*** Data listing

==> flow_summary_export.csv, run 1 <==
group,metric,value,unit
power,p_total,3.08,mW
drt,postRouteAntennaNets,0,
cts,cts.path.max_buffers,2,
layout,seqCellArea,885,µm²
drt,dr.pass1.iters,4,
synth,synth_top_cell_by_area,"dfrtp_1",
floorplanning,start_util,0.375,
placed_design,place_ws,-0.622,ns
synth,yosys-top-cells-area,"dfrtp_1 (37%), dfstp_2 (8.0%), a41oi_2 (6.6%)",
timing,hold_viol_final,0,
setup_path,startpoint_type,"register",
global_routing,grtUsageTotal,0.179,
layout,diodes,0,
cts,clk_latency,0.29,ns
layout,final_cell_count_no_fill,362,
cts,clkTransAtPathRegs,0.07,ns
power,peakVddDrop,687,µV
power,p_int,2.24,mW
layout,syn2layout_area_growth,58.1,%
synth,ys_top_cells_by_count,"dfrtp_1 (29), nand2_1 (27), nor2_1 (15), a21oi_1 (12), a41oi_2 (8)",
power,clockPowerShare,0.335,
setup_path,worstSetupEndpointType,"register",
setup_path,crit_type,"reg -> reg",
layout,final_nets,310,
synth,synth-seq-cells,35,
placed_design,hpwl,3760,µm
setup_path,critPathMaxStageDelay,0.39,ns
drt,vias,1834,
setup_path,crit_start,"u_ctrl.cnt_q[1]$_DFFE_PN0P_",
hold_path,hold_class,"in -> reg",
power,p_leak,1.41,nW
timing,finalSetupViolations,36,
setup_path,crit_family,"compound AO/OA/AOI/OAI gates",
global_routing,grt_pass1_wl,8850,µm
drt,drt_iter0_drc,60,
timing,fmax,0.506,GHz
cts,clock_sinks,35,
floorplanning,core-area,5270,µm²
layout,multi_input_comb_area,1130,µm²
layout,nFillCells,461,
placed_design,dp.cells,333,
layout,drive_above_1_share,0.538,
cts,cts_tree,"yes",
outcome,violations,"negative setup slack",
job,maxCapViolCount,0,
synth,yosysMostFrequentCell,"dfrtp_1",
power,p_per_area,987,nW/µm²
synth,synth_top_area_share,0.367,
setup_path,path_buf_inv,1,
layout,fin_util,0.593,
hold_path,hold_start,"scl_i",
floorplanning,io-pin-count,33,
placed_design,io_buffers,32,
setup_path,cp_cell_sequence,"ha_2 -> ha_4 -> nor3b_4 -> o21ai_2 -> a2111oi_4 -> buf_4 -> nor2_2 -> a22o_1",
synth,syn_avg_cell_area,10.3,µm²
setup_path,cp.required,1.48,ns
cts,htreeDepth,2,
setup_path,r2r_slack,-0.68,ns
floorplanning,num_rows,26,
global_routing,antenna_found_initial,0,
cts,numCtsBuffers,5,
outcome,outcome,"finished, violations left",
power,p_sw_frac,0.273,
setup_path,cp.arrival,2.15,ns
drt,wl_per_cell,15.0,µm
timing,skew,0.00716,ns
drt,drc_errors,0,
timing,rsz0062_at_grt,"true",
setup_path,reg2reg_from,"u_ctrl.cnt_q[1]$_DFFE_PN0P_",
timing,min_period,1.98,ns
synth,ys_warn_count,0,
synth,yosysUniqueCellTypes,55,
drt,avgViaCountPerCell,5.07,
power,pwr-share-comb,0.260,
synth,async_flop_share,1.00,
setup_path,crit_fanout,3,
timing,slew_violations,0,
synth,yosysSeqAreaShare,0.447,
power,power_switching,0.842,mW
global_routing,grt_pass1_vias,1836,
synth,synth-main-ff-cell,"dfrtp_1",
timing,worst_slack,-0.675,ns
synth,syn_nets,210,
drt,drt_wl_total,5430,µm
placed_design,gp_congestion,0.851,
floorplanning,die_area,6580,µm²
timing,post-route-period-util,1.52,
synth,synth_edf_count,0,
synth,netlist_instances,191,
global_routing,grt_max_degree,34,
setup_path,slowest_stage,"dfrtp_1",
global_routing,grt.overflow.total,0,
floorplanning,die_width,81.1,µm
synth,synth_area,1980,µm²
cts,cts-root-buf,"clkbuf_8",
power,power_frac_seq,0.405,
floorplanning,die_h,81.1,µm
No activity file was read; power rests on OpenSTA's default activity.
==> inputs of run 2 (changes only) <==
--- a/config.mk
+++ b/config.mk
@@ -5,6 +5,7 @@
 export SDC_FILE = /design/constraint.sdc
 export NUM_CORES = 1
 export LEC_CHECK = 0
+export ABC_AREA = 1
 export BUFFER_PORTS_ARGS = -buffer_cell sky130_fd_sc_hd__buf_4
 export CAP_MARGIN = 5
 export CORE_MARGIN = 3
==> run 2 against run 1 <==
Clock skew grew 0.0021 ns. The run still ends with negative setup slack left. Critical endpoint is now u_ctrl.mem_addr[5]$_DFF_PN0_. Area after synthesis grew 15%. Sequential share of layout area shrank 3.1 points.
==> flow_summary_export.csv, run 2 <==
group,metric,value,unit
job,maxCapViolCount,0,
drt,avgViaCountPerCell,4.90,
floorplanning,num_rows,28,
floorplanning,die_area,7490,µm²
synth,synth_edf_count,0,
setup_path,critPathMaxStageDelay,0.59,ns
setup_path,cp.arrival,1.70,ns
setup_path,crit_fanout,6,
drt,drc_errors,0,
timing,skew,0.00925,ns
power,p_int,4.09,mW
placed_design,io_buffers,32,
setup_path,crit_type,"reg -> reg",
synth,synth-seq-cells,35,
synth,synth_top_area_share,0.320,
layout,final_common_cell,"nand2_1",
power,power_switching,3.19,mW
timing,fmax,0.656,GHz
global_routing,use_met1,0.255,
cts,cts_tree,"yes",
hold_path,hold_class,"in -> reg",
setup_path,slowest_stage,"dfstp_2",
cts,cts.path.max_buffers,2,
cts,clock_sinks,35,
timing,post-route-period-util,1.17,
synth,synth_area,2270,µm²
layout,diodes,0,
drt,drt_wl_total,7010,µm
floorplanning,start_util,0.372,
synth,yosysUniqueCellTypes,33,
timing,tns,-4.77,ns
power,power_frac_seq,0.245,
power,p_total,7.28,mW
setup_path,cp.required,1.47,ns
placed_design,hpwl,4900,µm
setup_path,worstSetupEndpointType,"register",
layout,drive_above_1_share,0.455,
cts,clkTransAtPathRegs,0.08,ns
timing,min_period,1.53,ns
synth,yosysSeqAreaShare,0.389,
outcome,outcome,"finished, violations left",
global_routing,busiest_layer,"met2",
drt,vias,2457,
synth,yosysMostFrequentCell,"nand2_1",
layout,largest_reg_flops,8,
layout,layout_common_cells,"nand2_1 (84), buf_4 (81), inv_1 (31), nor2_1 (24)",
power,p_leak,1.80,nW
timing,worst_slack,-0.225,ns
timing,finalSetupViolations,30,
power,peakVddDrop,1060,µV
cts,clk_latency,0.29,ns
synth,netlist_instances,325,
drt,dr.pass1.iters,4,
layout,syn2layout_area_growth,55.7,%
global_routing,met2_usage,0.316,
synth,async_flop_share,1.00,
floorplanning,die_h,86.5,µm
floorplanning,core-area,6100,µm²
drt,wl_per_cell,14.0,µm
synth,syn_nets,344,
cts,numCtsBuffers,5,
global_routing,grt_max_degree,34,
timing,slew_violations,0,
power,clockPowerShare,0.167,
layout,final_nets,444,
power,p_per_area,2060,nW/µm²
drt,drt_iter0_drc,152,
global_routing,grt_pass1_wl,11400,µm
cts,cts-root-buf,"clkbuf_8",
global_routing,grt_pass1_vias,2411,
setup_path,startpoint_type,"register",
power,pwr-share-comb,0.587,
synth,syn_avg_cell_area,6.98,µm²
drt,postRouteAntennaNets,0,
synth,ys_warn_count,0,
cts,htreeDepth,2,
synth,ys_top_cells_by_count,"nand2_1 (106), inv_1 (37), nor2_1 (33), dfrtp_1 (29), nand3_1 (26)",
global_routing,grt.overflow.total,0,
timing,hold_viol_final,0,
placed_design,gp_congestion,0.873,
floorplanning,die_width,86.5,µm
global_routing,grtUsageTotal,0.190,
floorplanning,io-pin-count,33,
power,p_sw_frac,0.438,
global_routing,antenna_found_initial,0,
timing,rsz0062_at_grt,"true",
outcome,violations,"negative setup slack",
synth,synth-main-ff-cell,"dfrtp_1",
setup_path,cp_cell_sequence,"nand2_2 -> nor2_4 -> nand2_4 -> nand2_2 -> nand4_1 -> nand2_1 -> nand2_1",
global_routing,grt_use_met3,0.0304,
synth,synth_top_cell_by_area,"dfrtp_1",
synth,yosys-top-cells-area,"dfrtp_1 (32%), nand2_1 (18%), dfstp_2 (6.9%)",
`src/rtl/can_bt_pkg.sv`:
```
package can_bt_pkg;

   // Field layout of the timing configuration word
   localparam int CFG_W   = 32;
   localparam int T2_LSB  = 0;
   localparam int T2_W    = 3;
   localparam int T1_LSB  = 3;
   localparam int T1_W    = 4;
   localparam int TRI_BIT = 7;
   localparam int SJW_LSB = 8;
   localparam int SJW_W   = 2;
   localparam int PRE_LSB = 16;
   localparam int PRE_W   = 8;

   // Quantum index width: longest first segment plus one jump, plus one
   localparam int QN_W = $clog2((1 << T1_W) + (1 << SJW_W) + 2);

   typedef enum logic [1:0] {
      SEG_SYNC = 2'd0,
      SEG_PH1  = 2'd1,
      SEG_PH2  = 2'd2
   } seg_e;

   typedef struct packed {
      logic [PRE_W-1:0] pre_m1;
      logic [SJW_W-1:0] sjw_m1;
      logic             triple;
      logic [T1_W-1:0]  t1_m1;
      logic [T2_W-1:0]  t2_m1;
   } timing_t;

   function automatic timing_t decode_timing(input logic [CFG_W-1:0] w);
      timing_t t;
      t.pre_m1 = w[PRE_LSB +: PRE_W];
      t.sjw_m1 = w[SJW_LSB +: SJW_W];
      t.triple = w[TRI_BIT];
      t.t1_m1  = w[T1_LSB +: T1_W];
      t.t2_m1  = w[T2_LSB +: T2_W];
      return t;
   endfunction

endpackage

```
`src/rtl/cbt_prescaler.sv`:
```
module cbt_prescaler #(
   parameter int PW = 8
) (
   input  logic          clk,
   input  logic          rst_n,
   input  logic          hold,
   input  logic [PW-1:0] pre_m1,
   output logic          tick
);
   logic [PW-1:0] cnt;

   always_ff @(posedge clk or negedge rst_n) begin
      if (!rst_n)               cnt <= '0;
      else if (hold)            cnt <= '0;
      else if (cnt >= pre_m1)   cnt <= '0;
      else                      cnt <= cnt + PW'(1);
   end

   assign tick = !hold && (cnt >= pre_m1);
endmodule

```
`src/rtl/cbt_segmenter.sv`:
```
module cbt_segmenter
   import can_bt_pkg::*;
#(
   parameter int QW = QN_W
) (
   input  logic             clk,
   input  logic             rst_n,
   input  logic             hold,
   input  logic             tick,
   input  logic             rx_in,
   input  logic [T1_W-1:0]  t1_m1,
   input  logic [T2_W-1:0]  t2_m1,
   input  logic [SJW_W-1:0] sjw_m1,
   output logic             sample_now,
   output logic             bit_end
);
   seg_e          seg;
   logic [QW-1:0] qn;
   logic [QW-1:0] len1;
   logic          prev_q;
   logic          rs_used;

   logic [QW-1:0] t1_len, t2_len, sjw;
   logic [QW-1:0] err1, adj1, len1_eff;
   logic [QW-1:0] err2, adj2, last2;
   logic          fall, do_rs;

   always_comb begin
      t1_len   = QW'(t1_m1) + QW'(1);
      t2_len   = QW'(t2_m1) + QW'(1);
      sjw      = QW'(sjw_m1) + QW'(1);
      fall     = tick && prev_q && !rx_in;
      do_rs    = fall && !rs_used && (seg != SEG_SYNC);
      err1     = qn + QW'(1);
      adj1     = (err1 < sjw) ? err1 : sjw;
      len1_eff = len1 + (do_rs ? adj1 : '0);
      err2     = t2_len - QW'(1) - qn;
      adj2     = (err2 < sjw) ? err2 : sjw;
      last2    = t2_len - QW'(1) - (do_rs ? adj2 : '0);
      sample_now = tick && (seg == SEG_PH1) && (err1 >= len1_eff);
      bit_end    = tick && (seg == SEG_PH2) && (qn >= last2);
   end

   always_ff @(posedge clk or negedge rst_n) begin
      if (!rst_n) begin
         seg     <= SEG_SYNC;
         qn      <= '0;
         len1    <= '0;
         prev_q  <= 1'b1;
         rs_used <= 1'b0;
      end else if (hold) begin
         seg     <= SEG_SYNC;
         qn      <= '0;
         len1    <= '0;
         prev_q  <= 1'b1;
         rs_used <= 1'b0;
      end else if (tick) begin
         prev_q <= rx_in;
         unique case (seg)
            SEG_SYNC: begin
               seg  <= SEG_PH1;
               qn   <= '0;
               len1 <= t1_len;
            end
            SEG_PH1: begin
               if (do_rs) begin
                  len1    <= len1_eff;
                  rs_used <= 1'b1;
               end
               if (sample_now) begin
                  seg <= SEG_PH2;
                  qn  <= '0;
               end else begin
                  qn  <= qn + QW'(1);
               end
            end
            SEG_PH2: begin
               if (bit_end) begin
                  seg     <= SEG_SYNC;
                  qn      <= '0;
                  rs_used <= 1'b0;
               end else begin
                  qn <= qn + QW'(1);
                  if (do_rs) rs_used <= 1'b1;
               end
            end
            default: seg <= SEG_SYNC;
         endcase
      end
   end
endmodule

```
`src/rtl/cbt_voter.sv`:
```
module cbt_voter #(
   parameter bit TRIPLE_EN = 1'b1
) (
   input  logic clk,
   input  logic rst_n,
   input  logic hold,
   input  logic tick,
   input  logic rx_in,
   input  logic sample_now,
   input  logic use_triple,
   output logic rx_bit
);
   logic voted;

   generate
      if (TRIPLE_EN) begin : g_triple
         logic [1:0] hist;
         always_ff @(posedge clk or negedge rst_n) begin
            if (!rst_n)     hist <= 2'b11;
            else if (hold)  hist <= 2'b11;
            else if (tick)  hist <= {hist[0], rx_in};
         end
         always_comb begin
            if (use_triple)
               voted = (rx_in & hist[0]) | (rx_in & hist[1]) | (hist[0] & hist[1]);
            else
               voted = rx_in;
         end
      end else begin : g_single
         logic unused_vote_inputs;
         assign unused_vote_inputs = ^{use_triple, tick, hold};
         assign voted = rx_in;
      end
   endgenerate

   always_ff @(posedge clk or negedge rst_n) begin
      if (!rst_n)          rx_bit <= 1'b1;
      else if (sample_now) rx_bit <= voted;
   end
endmodule

```
`src/rtl/can_bit_timing.sv`:
```
module can_bit_timing
   import can_bt_pkg::*;
#(
   parameter bit TRIPLE_EN      = 1'b1,
   parameter int TRIPLE_MIN_PRE = 4
) (
   input  logic             clk,
   input  logic             rst_n,
   input  logic [CFG_W-1:0] cfg_word,
   input  logic             cfg_en,
   input  logic             rx_in,
   output logic             rx_bit,
   output logic             sample_stb,
   output logic             bit_stb
);
   localparam logic [PRE_W-1:0] TRI_THR = PRE_W'(TRIPLE_MIN_PRE);

   generate
      if (TRIPLE_MIN_PRE < 0 || TRIPLE_MIN_PRE >= (1 << PRE_W)) begin : g_bad_thr
         $error("TRIPLE_MIN_PRE outside prescaler field range");
      end
      if (PRE_LSB + PRE_W > CFG_W || SJW_LSB + SJW_W > PRE_LSB) begin : g_bad_layout
         $error("configuration fields overlap or exceed the word");
      end
      if (QN_W < T1_W + 1) begin : g_bad_qn
         $error("quantum index too narrow for lengthened segment");
      end
   endgenerate

   timing_t cfg_q;
   logic    unused_rsvd_bits;
   logic    tick, sample_now, bit_end, use_triple;

   assign unused_rsvd_bits = ^{cfg_word[CFG_W-1:PRE_LSB+PRE_W],
                               cfg_word[PRE_LSB-1:SJW_LSB+SJW_W]};

   always_ff @(posedge clk or negedge rst_n) begin
      if (!rst_n)      cfg_q <= '0;
      else if (cfg_en) cfg_q <= decode_timing(cfg_word);
   end

   assign use_triple = cfg_q.triple && (cfg_q.pre_m1 >= TRI_THR);

   cbt_prescaler #(.PW(PRE_W)) u_pre (
      .clk    (clk),
      .rst_n  (rst_n),
      .hold   (cfg_en),
      .pre_m1 (cfg_q.pre_m1),
      .tick   (tick)
   );

   cbt_segmenter u_seg (
      .clk        (clk),
      .rst_n      (rst_n),
      .hold       (cfg_en),
      .tick       (tick),
      .rx_in      (rx_in),
      .t1_m1      (cfg_q.t1_m1),
      .t2_m1      (cfg_q.t2_m1),
      .sjw_m1     (cfg_q.sjw_m1),
      .sample_now (sample_now),
      .bit_end    (bit_end)
   );

   cbt_voter #(.TRIPLE_EN(TRIPLE_EN)) u_vote (
      .clk        (clk),
      .rst_n      (rst_n),
      .hold       (cfg_en),
      .tick       (tick),
      .rx_in      (rx_in),
      .sample_now (sample_now),
      .use_triple (use_triple),
      .rx_bit     (rx_bit)
   );

   always_ff @(posedge clk or negedge rst_n) begin
      if (!rst_n) begin
         sample_stb <= 1'b0;
         bit_stb    <= 1'b0;
      end else begin
         sample_stb <= sample_now;
         bit_stb    <= bit_end;
      end
   end
endmodule

```
### config.mk
export PLATFORM = sky130hd
export DESIGN_NAME = tmc_migrate_ctl
export DESIGN_NICKNAME = d
export VERILOG_FILES = /design/src/rtl/tmc_pkg.sv /design/src/rtl/tmc_fifo.sv /design/src/rtl/tmc_core_track.sv /design/src/rtl/tmc_dest_pick.sv /design/src/rtl/tmc_migrate_ctl.sv
export SDC_FILE = /design/constraint.sdc
export NUM_CORES = 1
export LEC_CHECK = 0
export ABC_AREA = 1
export BUFFER_PORTS_ARGS = -buffer_cell sky130_fd_sc_hd__buf_4
export CAP_MARGIN = 20
export CORE_MARGIN = 8
export CORE_UTILIZATION = 57
export DETAILED_ROUTE_END_ITERATION = 8
export GPL_TIMING_DRIVEN = 0
export PLACE_DENSITY = 0.82
export SYNTH_ARGS = -nofsm -noshare
export SYNTH_HDL_FRONTEND = slang
export SYNTH_SLANG_ARGS = --single-unit
### constraint.sdc
create_clock -name clk -period 5.9 [get_ports clk]
set_clock_uncertainty 0.15 [all_clocks]
set_input_delay 1.18 -clock clk [delete_from_list [all_inputs] [get_ports clk]]
set_output_delay 1.18 -clock clk [all_outputs]
set_load 0.01 [all_outputs]
### src/rtl/tmc_pkg.sv
package tmc_pkg;
  typedef enum logic [1:0] {
    ST_IDLE = 2'd0,
    ST_REQ  = 2'd1,
    ST_XFER = 2'd2
  } tmc_state_e;
endpackage

### src/rtl/tmc_fifo.sv
module tmc_fifo #(
  parameter int W     = 4,
  parameter int DEPTH = 8
) (
  input  logic         clk,
  input  logic         rst,
  input  logic         push,
  input  logic [W-1:0] din,
  input  logic         pop,
  output logic [W-1:0] dout,
  output logic         empty,
  output logic         full
);
  localparam int PTR_W = (DEPTH > 1) ? $clog2(DEPTH) : 1;
  localparam int CNT_W = $clog2(DEPTH + 1);

  logic [W-1:0]     mem [DEPTH];
  logic [PTR_W-1:0] wr_ptr, rd_ptr;
  logic [CNT_W-1:0] count;

  assign empty = (count == '0);
  assign full  = (count == CNT_W'(DEPTH));
  assign dout  = mem[rd_ptr];

  // storage array: write-only clocked process, no reset
  always_ff @(posedge clk) begin
    if (push) mem[wr_ptr] <= din;
  end

  always_ff @(posedge clk) begin
    if (rst) begin
      wr_ptr <= '0;
      rd_ptr <= '0;
      count  <= '0;
    end else begin
      if (push) wr_ptr <= (wr_ptr == PTR_W'(DEPTH - 1)) ? '0 : wr_ptr + 1'b1;
      if (pop)  rd_ptr <= (rd_ptr == PTR_W'(DEPTH - 1)) ? '0 : rd_ptr + 1'b1;
      if (push && !pop)      count <= count + 1'b1;
      else if (pop && !push) count <= count - 1'b1;
    end
  end
endmodule
--- src/rtl/epd_seq_pkg.sv ---
package epd_seq_pkg;

    typedef enum logic [2:0] {
        ST_IDLE,
        ST_FRAME,
        ST_LINE,
        ST_EOF,
        ST_DONE
    } seq_state_e;

endpackage

--- src/rtl/epd_stage_timer.sv ---
module epd_stage_timer #(
    parameter int TMR_W = 10
) (
    input  logic             clk,
    input  logic             rst_n,
    input  logic             clr,
    input  logic             tick,
    input  logic [TMR_W-1:0] budget,
    output logic             expired
);
    logic [TMR_W-1:0] ms_q;

    always_ff @(posedge clk or negedge rst_n) begin
        if (!rst_n) begin
            ms_q <= '0;
        end else if (clr) begin
            ms_q <= '0;
        end else if (tick && (ms_q != '1)) begin
            ms_q <= ms_q + 1'b1;
        end
    end

    assign expired = (ms_q >= budget);
endmodule
`config.mk`:
```
export PLATFORM = sky130hd
export DESIGN_NAME = usb_rx_hs_ctrl
export DESIGN_NICKNAME = d
export VERILOG_FILES = /design/src/rtl/usb_rx_hs_pkg.sv /design/src/rtl/usb_rx_ep_reg.sv /design/src/rtl/usb_rx_hs_decide.sv /design/src/rtl/usb_rx_hs_ctrl.sv
export SDC_FILE = /design/constraint.sdc
export NUM_CORES = 1
export LEC_CHECK = 0
export ABC_AREA = 1
export BUFFER_PORTS_ARGS = -buffer_cell sky130_fd_sc_hd__buf_2
export CORE_UTILIZATION = 35
export CTS_CLUSTER_DIAMETER = 60
export DETAILED_ROUTE_END_ITERATION = 6
export SYNTH_ARGS = -nofsm -noshare
export SYNTH_HDL_FRONTEND = slang
export SYNTH_SLANG_ARGS = --single-unit
```
`constraint.sdc`:
```
create_clock -name clk_i -period 2.6 [get_ports clk_i]
set_input_delay 0.13 -clock clk_i [delete_from_list [all_inputs] [get_ports clk_i]]
set_output_delay 0.13 -clock clk_i [all_outputs]
set_load 0.01 [all_outputs]
```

******

> What this task involves
From the entries above, write out only the lines starting at the line that holds "layout,seqCellArea,885,µm²" and ending at the line that holds "layout,syn2layout_area_growth,58.1,%", keeping both and matching them exactly.

> Written solution
layout,seqCellArea,885,µm²
drt,dr.pass1.iters,4,
synth,synth_top_cell_by_area,"dfrtp_1",
floorplanning,start_util,0.375,
placed_design,place_ws,-0.622,ns
synth,yosys-top-cells-area,"dfrtp_1 (37%), dfstp_2 (8.0%), a41oi_2 (6.6%)",
timing,hold_viol_final,0,
setup_path,startpoint_type,"register",
global_routing,grtUsageTotal,0.179,
layout,diodes,0,
cts,clk_latency,0.29,ns
layout,final_cell_count_no_fill,362,
cts,clkTransAtPathRegs,0.07,ns
power,peakVddDrop,687,µV
power,p_int,2.24,mW
layout,syn2layout_area_growth,58.1,%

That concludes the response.